This article deal with petrotectonic setting and petrogenesis from petrography and chemical analyses of the Cretaceous volcanic and intrusive rocks in the Cheolwon basin. The volcanic rocks are composed of basalts in Gungpyeong Formation, Geumhaksan Andesite, and rhyolitic rocks (Dongmakgol Tuff, Rhyolite and Jijangbong Tuff), and intrusive rocks, Bojangsan Andesite, granite porphyry and dikes. According to petrochemistry, these rocks represent medium-K to high-K basalt, andesite and rhyolite series that belong to calc-alkaline series, and generally show linear compositional variations of major and trace elements with increase in $SiO_2$ contents, on many Harker diagrams.
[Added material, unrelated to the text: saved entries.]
File: ./config.mk
export PLATFORM = sky130hd
export DESIGN_NAME = ow_top
export DESIGN_NICKNAME = ow_top
export VERILOG_FILES = /design/flow/design.v
export SDC_FILE = /design/flow/constraint.sdc
export NUM_CORES = 4
export LEC_CHECK = 1
export CORE_UTILIZATION = 50
File: ./run.sh
#!/bin/bash
# OpenROAD 26Q1-2900-gdf79404cd8, Yosys 0.63+post, stock flow scripts
make -C /OpenROAD-flow-scripts/flow DESIGN_CONFIG=/design/flow/config.mk WORK_HOME=/design/flow/orfs finish
File: ./design.v
module ow_ctrl (
    input  logic clk, rst_n,
    input  logic imc_ready,          
    input  logic startTransmit,
    output logic outAvail,
    output logic request,
    input  logic grant,
    output logic outReady,
    input  logic outAccepted,
    output logic        we_latch,
    output logic [1:0]  send_idx
);
    typedef enum logic [2:0] {S_IDLE, S_AVAIL, S_ARB, S_S0, S_S1, S_S2, S_S3} state_e;
    state_e s, ns;
    logic ready_d;
always_ff @(posedge clk or negedge rst_n) begin
    if (!rst_n) ready_d <= 1'b0;
    else        ready_d <= imc_ready;
end
wire ready_edge = imc_ready & ~ready_d;
always_ff @(posedge clk or negedge rst_n) begin
    if (!rst_n) s <= S_IDLE;
    else        s <= ns;
end
always_comb begin
    ns = s;
    outAvail = 1'b0; request=1'b0; outReady=1'b0;
    we_latch = 1'b0; send_idx = 2'd0;
    unique case (s)
    S_IDLE: begin
        if (ready_edge) begin
            we_latch = 1'b1;     
            ns = S_AVAIL;
        end
    end
    S_AVAIL: begin
        outAvail = 1'b1;       
        ns = startTransmit ? S_ARB : S_AVAIL;
    end
    S_ARB: begin
        outAvail = 1'b1; request=1'b1;
        ns = grant ? S_S0 : S_ARB;
    end
    S_S0: begin outAvail=1; request=1; outReady=1; send_idx=2'd0; ns = outAccepted ? S_S1 : S_S0; end
    S_S1: begin outAvail=1; request=1; outReady=1; send_idx=2'd1; ns = outAccepted ? S_S2 : S_S1; end
    S_S2: begin outAvail=1; request=1; outReady=1; send_idx=2'd2; ns = outAccepted ? S_S3 : S_S2; end
    S_S3: begin outAvail=1; request=1; outReady=1; send_idx=2'd3; ns = outAccepted ? S_IDLE : S_S3; end
    default: ns = S_IDLE;
    endcase
end
endmodule
module ow_datapath (
input  logic        clk, rst_n,
input  logic [15:0] a_in, b_in, c_in, d_in,
input  logic        we_latch,         
input  logic [1:0]  send_idx,
output logic [15:0] dataOut
);
logic [15:0] q[0:3];
always_ff @(posedge clk or negedge rst_n) begin
    if (!rst_n) begin q[0]<='0; q[1]<='0; q[2]<='0; q[3]<='0; end
    else if (we_latch) begin
    q[0] <= a_in; q[1] <= b_in; q[2] <= c_in; q[3] <= d_in;
    end
end
always_comb begin
    unique case (send_idx)
    2'd0: dataOut = q[0];
    2'd1: dataOut = q[1];
    2'd2: dataOut = q[2];
    default: dataOut = q[3];
    endcase
end
endmodule
module ow_top (
    input  logic        clk, rst_n,
    input  logic        imc_ready,
    input  logic [15:0] a_in, b_in, c_in, d_in,
    input  logic        startTransmit,
    output logic        outAvail,
    output logic        request,
    input  logic        grant,
    output logic [15:0] dataOut,
    output logic        outReady,
    input  logic        outAccepted
);
    logic        we_latch;
    logic [1:0]  send_idx;
    ow_ctrl     CTRL(.clk, .rst_n, .imc_ready, .startTransmit, .outAvail,
                    .request, .grant, .outReady, .outAccepted, .we_latch, .send_idx);
    ow_datapath DP  (.clk, .rst_n, .a_in, .b_in, .c_in, .d_in, .we_latch, .send_idx, .dataOut);
endmodule
File: ./constraint.sdc
current_design ow_top

set clk_period 4.6
set clk_io_pct 0.2

create_clock -name clk0 -period $clk_period [get_ports {clk}]

set non_clock_inputs [all_inputs -no_clocks]
set_input_delay [expr $clk_period * $clk_io_pct] -clock clk0 $non_clock_inputs
set_output_delay [expr $clk_period * $clk_io_pct] -clock clk0 [all_outputs]
==> out/summary.rpt <==
========================================================================================
Run status                                                                     completed
Clk slew on worst S/H paths                                                      0.07 ns
Total number of yosys warnings                                                         3
Cell resize tally after clock tree synthesis                                           0
Post-Place Worst Slack                                                           1.43 ns
Capture instance of the worst register-to-register path                     DP.q[2][0]$_DFFE_PN0P_
Global-route wire length before repair                                           10.2 mm
Number of nets with antenna violations after detailed routing                          0
Area of all sequential standard cells                                           1800 µm²
Path depth of the worst reg2reg path                                                   3
Arrival time of the worst setup path                                             2.60 ns
Worst VDD drop                                                                  0.303 mV
Async set or reset register ratio after synthesis                                   100%
Setup clock skew after layout                                                 0.00589 ns
Number of I/O pins                                                                    89
Dominant register cell in the synthesized netlist                                dfrtp_1
Dpl cells                                                                            386
Synthesized registers                                                                 72
Total setup buffers inserted after CTS                                                 0
TritonCTS buffer count                                                                 9
Area share of the leading cell type in the synthesized netlist                     54.9%
Maximum operating frequency                                                    0.284 GHz
Initial antenna violation count                                                        0
Fillcell total                                                                       445
Area growth from synthesis to final layout                                         33.6%
Final routed wirelength across all metal layers                                  6.37 mm
Width of the die                                                                 82.4 µm
Final std cells w/o fill                                                             401
Placer congestion estimate                                                         0.819
Mean routed wirelength per cell                                                  15.9 µm
Worst R2R Start                                                             CTRL.s[0]$_DFF_PN1_
# diodes                                                                               0
Portion of the clock cycle consumed by the worst path in the final layout          76.5%
CTS H-tree depth                                                                       3
Setup CP Type                                                               register to output port
Initial core utilization                                                           53.1%
Setup slack after layout                                                         1.08 ns
Clock latency reported for the late side of the worst-skew pair                  0.34 ns
Slew Limit Headroom                                                                48.7%
Final period demand of the worst path                                            3.52 ns
LEAKAGE                                                                          1.84 nW
Required time reported for the critical path endpoint                            3.68 ns
Startpoint kind of the worst setup timing path                                  register
Max-cap violation count                                                                0
Post-synthesis instance area                                                    3230 µm²
Synthesized chip area reported by yosys                                         3230 µm²
Sequential area share after synthesis                                              55.7%
Via count of the first global-routing pass                                         2,133
Most numerous cell types in the synthesized netlist                         dfrtp_1 (71), mux2_2 (67), inv_1 (19)
Cell count after synthesis                                                           236
Total Negative Setup Slacks                                                         0 ns
Leading cell types by total area after synthesis                            dfrtp_1 (55%), mux2_2 (23%), mux2i_1 (5.0%)
Clk buf depth                                                                          2
Setup repair after global routing missed its margin                                false
Root buffer cell                                                                clkbuf_8
First-pass iteration count of the detailed router                                      4
DRC violations left                                                                    0
Crit path to                                                                    outAvail
Chip footprint                                                                  6790 µm²
Fraction of layout cells with a size suffix above 1                                27.3%
TritonCTS clock tree                                                                 yes
Reg-to-reg setup timing slack                                                    2.75 ns
DP HPWL                                                                          4.37 mm
Kind of capture point of the worst setup path                                output port
GRT Util Overall                                                                   20.7%
Comb area                                                                       1270 µm²
Site row count                                                                        28
Number of buffers inserted by hold repair at cts                                       0
Initial detailed-routing violation count                                             119
Number of sinks handled by clock tree synthesis                                       72
Worst-margin pin slew                                                           0.769 ns
Number of setup violations in the final report                                         0
Buffers added on ports                                                                88
Vias after detailed routing                                                        2,189
Final Slew Violations                                                                  0
Routed vias/inst                                                                    5.46
Count of different cell masters after synthesis                                       20
Pwr/cell area                                                                 562 nW/µm²
Post-synth top area cell                                                         dfrtp_1
OpenROAD warnings                                                                     26
Number of flops mapped to enable cells by yosys                                        0
Average footprint of a synthesized cell                                         13.7 µm²
Die height                                                                       82.4 µm
Largest net degree at the start of global routing                                     61
Cell with the most instances after synthesis                                     dfrtp_1
Classification of the worst-slack hold path                                 register to register
Aggregate global routing overflow                                                      0
Max FO, Critical Path                                                                 19
# Cells Yosys                                                                        236
Core outline area                                                               6100 µm²
Total count of hold-check failures in the final report                                 0
========================================================================================
==> metrics by stage <==
| stage | util (%) | power [mW] | hold WS [ns] | instance area (µm²) |
|---|---|---|---|---|
| 2_1_floorplan | - | 1.57 | 0.461 | 3230 |
| 3_3_place_gp | 68.1 | 2.00 | 0.488 | 4150 |
| 3_5_place_dp | 68.1 | 2.01 | 0.493 | 4150 |
| 4_1_cts | 70.9 | 2.46 | 0.509 | 4320 |
| 5_1_grt | 70.9 | 2.61 | 0.520 | 4320 |
| 6_report | 70.9 | 2.43 | 0.504 | 4320 |
==> layout make-up <==
type                       instances  share of cell area (%)
sequential                        72                    41.7
multi-input combinational        128                    29.5
timing repair buffer              92                    21.0
clock buffer                      11                    3.50
tap                               75                    2.17
inverter                          19                    1.65
clock inverter                     4                   0.463
==> power breakdown <==
part           switching, mW  internal, mW
registers              0.178         0.930
clock network          0.217         0.218
logic                  0.259         0.625
total                  0.654          1.77
==> critical path, cell delays in order (launching register included) <==
cell and delay [ns]:
dfrtp_1 0.65, buf_4 0.36, or4_4 0.54, or3_1 0.31
clkdlybuf4s50_1 0.40
==> cell families (layout without fill, tap and decap cells) <==
kind of cell | count (synthesis) | count (layout) | synth area share [%]
buf+inv | 36 | 126 | 4.84
flops | 72 | 72 | 55.7
simple gates | 24 | 24 | 5.84
compound gates | 21 | 21 | 5.30
mux | 83 | 83 | 28.3
==> flip-flops by register name, summed over array words and instances (netlist names), named ones only <==
register / flops
CTRL.ready_d: 1
CTRL.s: 4
DP.q: 64
==> cell usage in the layout (no fill, tap or decap) <==
| cell type | count |
|---|---|
| clkdlybuf4s50_1 | 87 |
| dfrtp_1 | 71 |
| mux2_2 | 67 |
| inv_1 | 19 |
| mux2i_1 | 16 |
| nor4b_1 | 16 |
| a221oi_1 | 16 |
| clkbuf_8 | 11 |
| clkinv_2 | 4 |
| buf_4 | 4 |
| o21ai_0 | 3 |
| nand2b_1 | 2 |
| nand2_1 | 2 |
| dfstp_2 | 1 |
| nor2_1 | 1 |
| a21o_1 | 1 |
| a22o_1 | 1 |
| nand3b_1 | 1 |
| or4_4 | 1 |
| or3_1 | 1 |
| buf_2 | 1 |
==> worst min path at each step <==
stage | startpoint | end | slack, ns | cells past startpoint
CTS | DP.q[0][6]$_DFFE_PN0P_ | DP.q[0][6]$_DFFE_PN0P_ | 0.51 | 1
global route | DP.q[3][4]$_DFFE_PN0P_ | DP.q[3][4]$_DFFE_PN0P_ | 0.52 | 1
finish | DP.q[1][7]$_DFFE_PN0P_ | DP.q[1][7]$_DFFE_PN0P_ | 0.50 | 1
==> metal layers <==
metal	part of all wire (%)	track usage (%)
met4	1.8	3.51
met2	44	29.7
met5	0	0
met1	49	35.9
met3	4.7	3.01
Power figures rest on the tool's default switching activity, not on a simulated workload.
**flow/run.sh**
```bash
#!/bin/bash
# OpenROAD 26Q1-2900-gdf79404cd8, Yosys 0.63+post, stock flow scripts
make -C /OpenROAD-flow-scripts/flow DESIGN_CONFIG=/design/flow/config.mk WORK_HOME=/design/flow/orfs finish
```
**flow/config.mk**
```make
export PLATFORM = sky130hd
export DESIGN_NAME = gpio_wb
export DESIGN_NICKNAME = gpio_wb
export VERILOG_FILES = /design/flow/design.v
export SDC_FILE = /design/flow/constraint.sdc
export NUM_CORES = 4
export LEC_CHECK = 1
export CORE_UTILIZATION = 40
```
**flow/constraint.sdc**
```tcl
current_design gpio_wb

set clk_period 4.0
set clk_io_pct 0.2

create_clock -name clk0 -period $clk_period [get_ports {clk_i}]

set non_clock_inputs [all_inputs -no_clocks]
set_input_delay [expr $clk_period * $clk_io_pct] -clock clk0 $non_clock_inputs
set_output_delay [expr $clk_period * $clk_io_pct] -clock clk0 [all_outputs]
```
**flow/design.v**
```verilog
module gpio_wb #(parameter BASE_ADDR = 32'h00000400) (
    input clk_i, 
    input rst_i,
    input      [31:0] dat_i, 
    output reg [31:0] dat_o, 
    input      [31:0] adr_i, 
    input      we_i, 
    input      [3:0] sel_i, 
    input      cyc_i, 
    input      stb_i, 
    output reg ack_o,
    input [15:0] sw_bi,
    output reg [15:0] gpio_bo
);
localparam IDLE = 0;
localparam ACK  = 1;
wire read  = cyc_i & stb_i & !we_i;
wire write = cyc_i & stb_i & we_i;
reg state_r;
always@(posedge clk_i, posedge rst_i)
    if(rst_i) begin
        state_r  <= 0;
        ack_o    <= 1'b0;
        gpio_bo  <= 0;
        dat_o    <= 0;
    end else begin
        ack_o <= 1'b0;
        case(state_r)
            IDLE: 
                begin
                    if(write) begin
                        if(adr_i == BASE_ADDR)
                            gpio_bo <= dat_i[15:0];
                        ack_o   <= 1'b1;
                        state_r <= ACK; 
                    end else if(read) begin
                        dat_o <= (adr_i == BASE_ADDR)? sw_bi: 0;
                        state_r <= ACK;
                    end
                end
            ACK:
                begin
                    ack_o   <= 1'b1;
                    state_r <= IDLE;
                end
        endcase
    end
endmodule
```
==> results_dict.tcl <==
# yosys + openroad results
set metrics [dict create \
    clkLatencyLatePin_ps 270 \
    ys.flops 34 \
    syn_avg_cell_area_um2 11.38 \
    synthDistinctLibCells 22 \
    h-tree-depth 2 \
    ys_cells 140 \
    path_class "in2reg" \
    leakagePower_nw 1.138 \
    powerDensity_nw_per_um2 252.1 \
    async_reset_ff_frac 1.000 \
    warnings 46 \
    hold_path.class "reg2reg" \
    hold_violations 0 \
    cts-resized-gates 0 \
    first_global_vias 1255 \
    syn_to_final_growth_pct 67.09 \
    fp.coreArea_um2 3744 \
    design_area_um2 2661 \
    place_area_um2 2579 \
    cts_root_buf "clkbuf_8" \
    wl_per_cell_um 11.94 \
    cts_tree "yes" \
    period_used_share 0.6083 \
    die_y_um 65.10 \
    cts.sinks 34 \
    relSlewSlack 0.6033 \
    maxSlewViolCount 0 \
    diodes 0 \
    clkTransAtPathRegs_ps 60 \
    grt_max_degree 35 \
    postSynthCellCount 140 \
    cp.arrival_ps 2590 \
    peakVddDrop_mv 0.1360 \
    fin_worst_skew_ps 2.339 \
    routabilityCongestion 0.7345 \
    setup_violations 0 \
    path_cells "clkdlybuf4s50_1, nor4_2, nand4_1, nor3_4, buf_4, mux2_2" \
    status "complete, no violations" \
    crit_path_end_kind "flip-flop" \
    worstMarginPinSlew_ps 595.0 \
    portBuffers 101 \
    cp-start-kind "input pin" \
    drive_above_1_share 0.1322 \
    via_per_inst 4.548 \
    min_period_ps 2433 \
    post_cts_buffers 0 \
    ff_type "dfrtp_1" \
    finalSetupTns_ps 0 \
    path_max_fanout 16 \
    syn-cell-area_um2 1593 \
    hpwl_mm 2.711 \
    cap_violations 0 \
    setup_ws_ps 1567 \
    cts_hold_buffers 0 \
    slowest_delay_ps 410 \
    drc_errors 0 \
    die_area_um2 4238 \
    grt_pass1_wl_mm 5.637 \
    die_w_um 65.10 \
    antenna_left 0 \
    cp_num_buf_inv 2 \
    drt_wl_total_mm 3.463 \
    nFillCells 268 \
    grt_usage 0.1783 \
    drt_iter0_markers 83 \
    yosysWarnings 1 \
    drt_pass1_iterations 4 \
    initCoreUtil 0.4255 \
    num_vias 1319 \
    crit_family "simple AND/OR/NAND/NOR gates" \
    ios 138 \
    numCtsBuffers 5 \
    rsz0062_at_grt "false" \
    post-place-ws_ps 1261 \
    grt.overflow.total 0 \
    ctsLongestPathBuffers 2 \
    edf_count 0 \
    row_count 22 \
    antenna_found_initial 0 \
    yosys.stat.seqShare 0.5342 \
    utilization 0.7109 \
    slowest_stage "clkdlybuf4s50_1" \
    max_freq_mhz 411.0 \
    yosysChipArea_um2 1593 \
    cp.required_ps 4150 \
]
[layout by cell type, fill, tap and decap left out]
cell	n
nor4_1	3
and3b_1	1
a31o_2	1
nand2_1	33
mux2_2	6
clkbuf_8	6
o21ai_0	13
nand2b_1	1
clkdlybuf4s50_1	101
o21ai_1	3
buf_4	3
nor4_2	4
nor2b_1	1
inv_1	1
conb_1	16
mux2_4	10
or2_1	1
nor3_4	1
dfrtp_1	34
nand4_1	2
nor4b_2	1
The incompatible and rare earth elements are characterized by high enrichments than MORB, and gradually high LREE/HREE fractionation and sharp Eu negative anomaly with late strata, on spider diagram and REE pattern. Some trace elements exhibit a continental arc of various volcanic arcs or orogenic suites among destructive plate margins on tectonic discriminant diagrams. These petrochemical data suggest that the basalts may have originated from basaltic calc-alkaline magma of continental arc that produced from a partial melt of upper mantle by supplying some aqueous fluids from a oceanic crust slab under the subduction environment. The andesites and rhyolites may have been evolved from the basaltic magma with fractional crystallization with contamination of some crustal materials. Each volcanic rock may have been respectively erupted from the chamber that differentiated magmas rose sequentially into shallower levels equivalenced at their densities.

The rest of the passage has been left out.